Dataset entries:
--- START ---

==> design/flow/run.sh <==
#!/bin/bash
# the make line also repeats each setting of config.mk as NAME=value (left out here)
make -C /OpenROAD-flow-scripts/flow DESIGN_CONFIG=/design/flow/config.mk WORK_HOME=/design/flow/orfs CLKGATE_MAP_FILE= finish
==> design/flow/config.mk <==
export PLATFORM = sky130hd
export DESIGN_NAME = connect_four
export DESIGN_NICKNAME = connect_four
export VERILOG_FILES = /design/flow/design.v
export SDC_FILE = /design/flow/constraint.sdc
export NUM_CORES = 4
export LEC_CHECK = 0
export ABC_AREA = 0
export CAP_MARGIN = 20
export CORE_MARGIN = 2
export CORE_UTILIZATION = 70
export CTS_CLUSTER_SIZE = 22
export PLACE_DENSITY = 0.64
export SETUP_SLACK_MARGIN = 0.39
export SLEW_MARGIN = 20
==> design/flow/constraint.sdc <==
create_clock -name core_clock -period 2.85 [get_ports {clock}]
set_input_delay 0.5700 -clock core_clock [delete_from_list [all_inputs] [get_ports {clock}]]
set_output_delay 0.5700 -clock core_clock [all_outputs]
set_load 0.01 [all_outputs]
==> flow/design.v <==
module spi_port (
    input wire clk,                
    input wire rst_n,              
    input wire spi_clk,           
    input wire spi_mosi,          
    output wire spi_miso,         
    input wire spi_cs_n,          
    output reg [15:0] capture_reg
);
    reg [15:0] shift_reg;          
    reg cs_n_prev;                 
    always @(posedge clk or negedge rst_n) begin
        if (!rst_n) begin
            shift_reg <= 16'b0;
            capture_reg <= 16'b0;
            cs_n_prev <= 1'b1;
        end else begin
            cs_n_prev <= spi_cs_n;
            if (!spi_cs_n) begin
                shift_reg <= {shift_reg[14:0], spi_mosi};
            end else if (cs_n_prev == 1'b0 && spi_cs_n == 1'b1) begin
                capture_reg <= shift_reg;
            end
        end
    end
    assign spi_miso = 1'b0;
    wire _unused_spi_clk = spi_clk;
endmodule
module config_memory #(
    parameter NUM_ADDRESSES = 8  
)(
    input wire clk,                    
    input wire rst_n,                  
    input wire [7:0] addr,             
    input wire [7:0] data_in,          
    input wire wr_en,                  
    input wire rd_en,                  
    output reg [7:0] data_out         
);
    reg [7:0] memory [0:NUM_ADDRESSES-1];  
    integer i;
    always @(posedge clk or negedge rst_n) begin
        if (!rst_n) begin
            for (i = 0; i < NUM_ADDRESSES; i = i + 1) begin
                memory[i] <= 8'b0;
            end
        end else if (wr_en && addr < NUM_ADDRESSES) begin
            memory[addr[2:0]] <= data_in;
        end
    end
    always @(posedge clk) begin
        if (rd_en) begin
            data_out <= (addr < NUM_ADDRESSES) ? memory[addr[2:0]] : 8'b0;
        end
    end
endmodule
module demux1to2 (
    input wire clk,                
    input wire rst_n,              
    input wire [7:0]sel,     
    input wire [7:0] d,            
    output wire [7:0] a,
    output wire [7:0] b            
);
    reg [7:0] a_hold;
    reg [7:0] b_hold;
    always @(posedge clk or negedge rst_n) begin
        if (!rst_n) begin
            a_hold <= 8'b0;
            b_hold <= 8'b0;
        end else begin
            case(sel)
                8'd0: a_hold <= d;
                8'd1: b_hold <= d;
                default: ;
            endcase
        end
    end
    assign a = (sel == 8'd0) ? d : a_hold;
    assign b = (sel == 8'd1) ? d : b_hold;
endmodule
module decimator (
    input wire clk,                
    input wire rst,                
    input wire [7:0] decimation_ratio,  
    input wire data,               
    output reg out,               
    output reg dec_clk            
);
    reg [7:0] counter;           
    always @(posedge clk or posedge rst) begin
        if (rst) begin
            counter <= 8'b0;
            out <= 1'b0;
            dec_clk <= 1'b0;
        end else begin
            if (decimation_ratio == 8'b1) begin
                out <= data;
            end else begin
                counter <= counter + 1;
                if (counter >= decimation_ratio-1) begin
                    counter <= 8'b0;
                    out <= data;
                    dec_clk <= ~dec_clk;
                end
            end
        end
    end
endmodule
module buffer #(
    parameter MAX_LENGTH = 256
)(
    input wire clk,             
    input wire rst,             
    input wire en,              
    input wire data_1,          
    input wire data_2,          
    input wire [7:0] length,    
    output reg [7:0] corr,      
    output reg pos,
    output reg neg
);
    reg [MAX_LENGTH-1:0] shift_reg_1;
    reg [MAX_LENGTH-1:0] shift_reg_2;
    reg [7:0] corr_neg;
    reg [7:0] corr_pos;
    integer i;
    always @(posedge clk or posedge rst) begin
        if (rst) begin
            shift_reg_1 <= {MAX_LENGTH{1'b0}};
            shift_reg_2 <= {MAX_LENGTH{1'b0}};
            pos <= 1'b0;
            neg <= 1'b0;
            corr <= 8'b0;
            corr_neg <= 8'b0;
            corr_pos <= 8'b0;
        end else if (en) begin
            shift_reg_1 <= {shift_reg_1[MAX_LENGTH-2:0], data_1};
            shift_reg_2 <= {shift_reg_2[MAX_LENGTH-2:0], data_2};
            corr <= corr + (data_1 ^ data_2) - (shift_reg_1[MAX_LENGTH - 1] ^ shift_reg_2[MAX_LENGTH - 1]) ;
            if (length > 1) begin
                corr_neg <= corr_neg + (shift_reg_1[0] ^ data_2) - (shift_reg_1[MAX_LENGTH - 1] ^ shift_reg_2[MAX_LENGTH - 2]);
                corr_pos <= corr_pos + (data_1 ^ shift_reg_2[0]) - (shift_reg_1[MAX_LENGTH - 2] ^ shift_reg_2[MAX_LENGTH - 1]);
            end
            if (corr_neg < corr_pos) begin
                neg <= 1'b1;
                pos <= 1'b0;
            end else if (corr_pos < corr_neg) begin
                pos <= 1'b1;
                neg <= 1'b0;
            end else begin
                pos <= 1'b0;
                neg <= 1'b0;
            end
        end
    end
endmodule
module top_module(
    input wire clk,
    input wire rst,
    input wire spi_mosi,
    input wire spi_cs_n,
    input wire mic_data_1,
    input wire mic_data_2,
    output wire [7:0] out,
    output wire pos,
    output wire neg
);
wire [7:0] addr;
wire [7:0] value;
wire wr_en = 1;
wire rd_en = 1;
wire [7:0] mem_out;
wire [7:0] decimation_ratio;
wire dec_data_1;
wire dec_data_2;
wire dec_clk;
wire [7:0] filter_length;
wire [7:0] filter_out;
wire [15:0] capture_reg;
wire dummy;
wire dummy2;
wire corr_dec_en;
assign addr = capture_reg[15:8];
assign value = capture_reg[7:0];
    spi_port u_spi_port(
        .clk(clk),
        .rst_n(!rst),
        .spi_clk(clk),
        .spi_mosi(spi_mosi),
        .spi_miso(dummy),
        .spi_cs_n(spi_cs_n),
        .capture_reg(capture_reg)
    );
    config_memory u_memory(
        .clk(clk),            
        .rst_n(!rst),          
        .addr(addr),     
        .data_in(value),  
        .wr_en(wr_en),          
        .rd_en(rd_en),          
        .data_out(mem_out) 
    );
    demux1to2 u_demux1to2(
        .clk(clk),
        .rst_n(!rst),
        .sel(addr),
        .d(mem_out),
        .a(decimation_ratio),  
        .b(filter_length)
    );
    decimator u_decimator_1(
        .clk(clk),              
        .rst(rst),              
        .decimation_ratio(decimation_ratio),
        .data(mic_data_1),             
        .out(dec_data_1),              
        .dec_clk(dec_clk)           
    );
    decimator u_decimator_2(
        .clk(clk),              
        .rst(rst),              
        .decimation_ratio(decimation_ratio),
        .data(mic_data_2),             
        .out(dec_data_2),              
        .dec_clk(dummy2)           
    );
    buffer u_buffer(
        .clk(clk),         
        .rst(rst),         
        .en(corr_dec_en),
        .data_1(dec_data_1),        
        .data_2(dec_data_2),        
        .length(filter_length),
        .corr(out),
        .pos(pos),
        .neg(neg)   
    );
reg dec_clk_q;
always @(posedge clk or posedge rst) begin
    if (rst) dec_clk_q <= 1'b0;
    else dec_clk_q <= dec_clk;
end
assign corr_dec_en = (decimation_ratio == 8'b1) | (dec_clk & ~dec_clk_q);
endmodule
clock: 5.53 ns
lec_check: 0
cap_margin: 20
core_margin: 2
core_utilization: 68
setup_slack_margin: 1.47
slew_margin: 20
run.sh (not shown) runs the stock make flow with config.mk's settings and CLKGATE_MAP_FILE=.
Edit:
Settings changed: CORE_UTILIZATION 68 to 72, CTS_CLUSTER_DIAMETER set to 89, PLACE_DENSITY_LB_ADDON set to 0.01, SETUP_SLACK_MARGIN 1.47 to 0.67.
Clock period 5.53 ns to 2.87 ns, I/O delays scaled along.
Result: With this change the flow finished with negative setup slack left. Power came out higher to 2.7 times its value. Die size goes down by 5.4%. Setup slack got worse by 2.6 ns. Synthesized area stays the same. Hold slack improves by 0.026 ns.
Edit:
Settings changed: CTS_CLUSTER_DIAMETER 89 to not set, CTS_CLUSTER_SIZE set to 51, HOLD_SLACK_MARGIN set to -0.04, SETUP_SLACK_MARGIN 0.67 to 1.19.
Clock period 2.87 ns to 4.12 ns, I/O delays scaled along.
With this change the flow completed without violations. Worst setup slack is better by 1.4 ns. Final cell count shrinks by a few percent. Final area shrinks by roughly a tenth. Fmax grows by a few percent. Die area is unchanged. Wire length shrinks by well over a third. Power shrinks by well over a third. Core utilization shrinks by 9.9 points.
Edit:
Settings changed: ABC_AREA set to 1, CTS_CLUSTER_SIZE 51 to not set, HOLD_SLACK_MARGIN -0.04 to not set, PLACE_DENSITY set to 0.36, PLACE_DENSITY_LB_ADDON 0.01 to not set, SETUP_SLACK_MARGIN 1.19 to 0.16.
Clock period 4.12 ns to 2.85 ns, I/O delays scaled along.
The changed run produced a clean layout.
First-iteration DRC count increases by 11%.
Sequential share of layout area increases by 0.33 points.
Global-route usage decreases by 0.20 points.
Design area decreases by 0.60%.
Cell count increases by 6.1%.
Wire length increases by 6.6%.

---

RTL: the design.v shown in full above, as it stands there.
==> flow/config.mk <==
export PLATFORM = sky130hd
export DESIGN_NAME = top_module
export DESIGN_NICKNAME = top_module
export VERILOG_FILES = /design/flow/design.v
export SDC_FILE = /design/flow/constraint.sdc
export NUM_CORES = 4
export LEC_CHECK = 0
export CAP_MARGIN = 20
export CORE_MARGIN = 2
export CORE_UTILIZATION = 72
export CTS_CLUSTER_DIAMETER = 269
export CTS_CLUSTER_SIZE = 29
export GPL_ROUTABILITY_DRIVEN = 0
export MAX_ROUTING_LAYER = met5
export MIN_ROUTING_LAYER = met1
export SLEW_MARGIN = 20
==> flow/constraint.sdc <==
create_clock -name core_clock -period 4.25 [get_ports {clk}]
set_input_delay 0.8500 -clock core_clock [delete_from_list [all_inputs] [get_ports {clk}]]
set_output_delay 0.8500 -clock core_clock [all_outputs]
set_load 0.01 [all_outputs]
The starting point produced a clean layout.
==> next run, changes <==
--- a/flow/config.mk
+++ b/flow/config.mk
@@ -11 +11 @@
-export CTS_CLUSTER_DIAMETER = 269
+export CTS_CLUSTER_DIAMETER = 355
==> flow/constraint.sdc (replaced) <==
create_clock -name core_clock -period 3.13 [get_ports {clk}]
set_input_delay 0.6260 -clock core_clock [delete_from_list [all_inputs] [get_ports {clk}]]
set_output_delay 0.6260 -clock core_clock [all_outputs]
set_load 0.01 [all_outputs]
With this change the flow completed and failed the layout checks on setup timing.
Global-route usage went up by 0.11 points.
Routed wire length increases slightly.
Hold slack is better by 0.017 ns.
==> next run, changes <==
--- a/flow/config.mk
+++ b/flow/config.mk
@@ -10,6 +10 @@
-export CORE_UTILIZATION = 72
-export CTS_CLUSTER_DIAMETER = 355
-export CTS_CLUSTER_SIZE = 29
-export GPL_ROUTABILITY_DRIVEN = 0
-export MAX_ROUTING_LAYER = met5
-export MIN_ROUTING_LAYER = met1
+export CORE_UTILIZATION = 40
==> flow/constraint.sdc (replaced) <==
create_clock -name core_clock -period 5.06 [get_ports {clk}]
set_input_delay 1.0120 -clock core_clock [delete_from_list [all_inputs] [get_ports {clk}]]
set_output_delay 1.0120 -clock core_clock [all_outputs]
set_load 0.01 [all_outputs]
After rerunning:
- The changed run produced a clean layout
- routed wire length hardly moves
- final cell count rises by about 13%
- clock power rises by 24%
- final area rises by about 4.6%
- fmax falls by about 11%
==> next run, changes <==
--- a/flow/config.mk
+++ b/flow/config.mk
@@ -10,0 +11 @@
+export SETUP_SLACK_MARGIN = 1.25
- power rose by 4.5%
- setup slack improves by 0.54 ns
- routed wire length rose by 3.9%
- critical path depth rose by 2
- utilization rose by 0.77 points
- fmax rose by 14%
- global-route usage rose by 0.51 points
- die area stays the same
- final area rose by 1.7%
- worst hold slack degrades by 0.013 ns
Power figures rest on the tool's default switching activity, not on a simulated workload.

--- END ---

### To do:
Check each line above for the string "along" and show the ones that have it.

### Output below:
Clock period 5.53 ns to 2.87 ns, I/O delays scaled along.
Clock period 2.87 ns to 4.12 ns, I/O delays scaled along.
Clock period 4.12 ns to 2.85 ns, I/O delays scaled along.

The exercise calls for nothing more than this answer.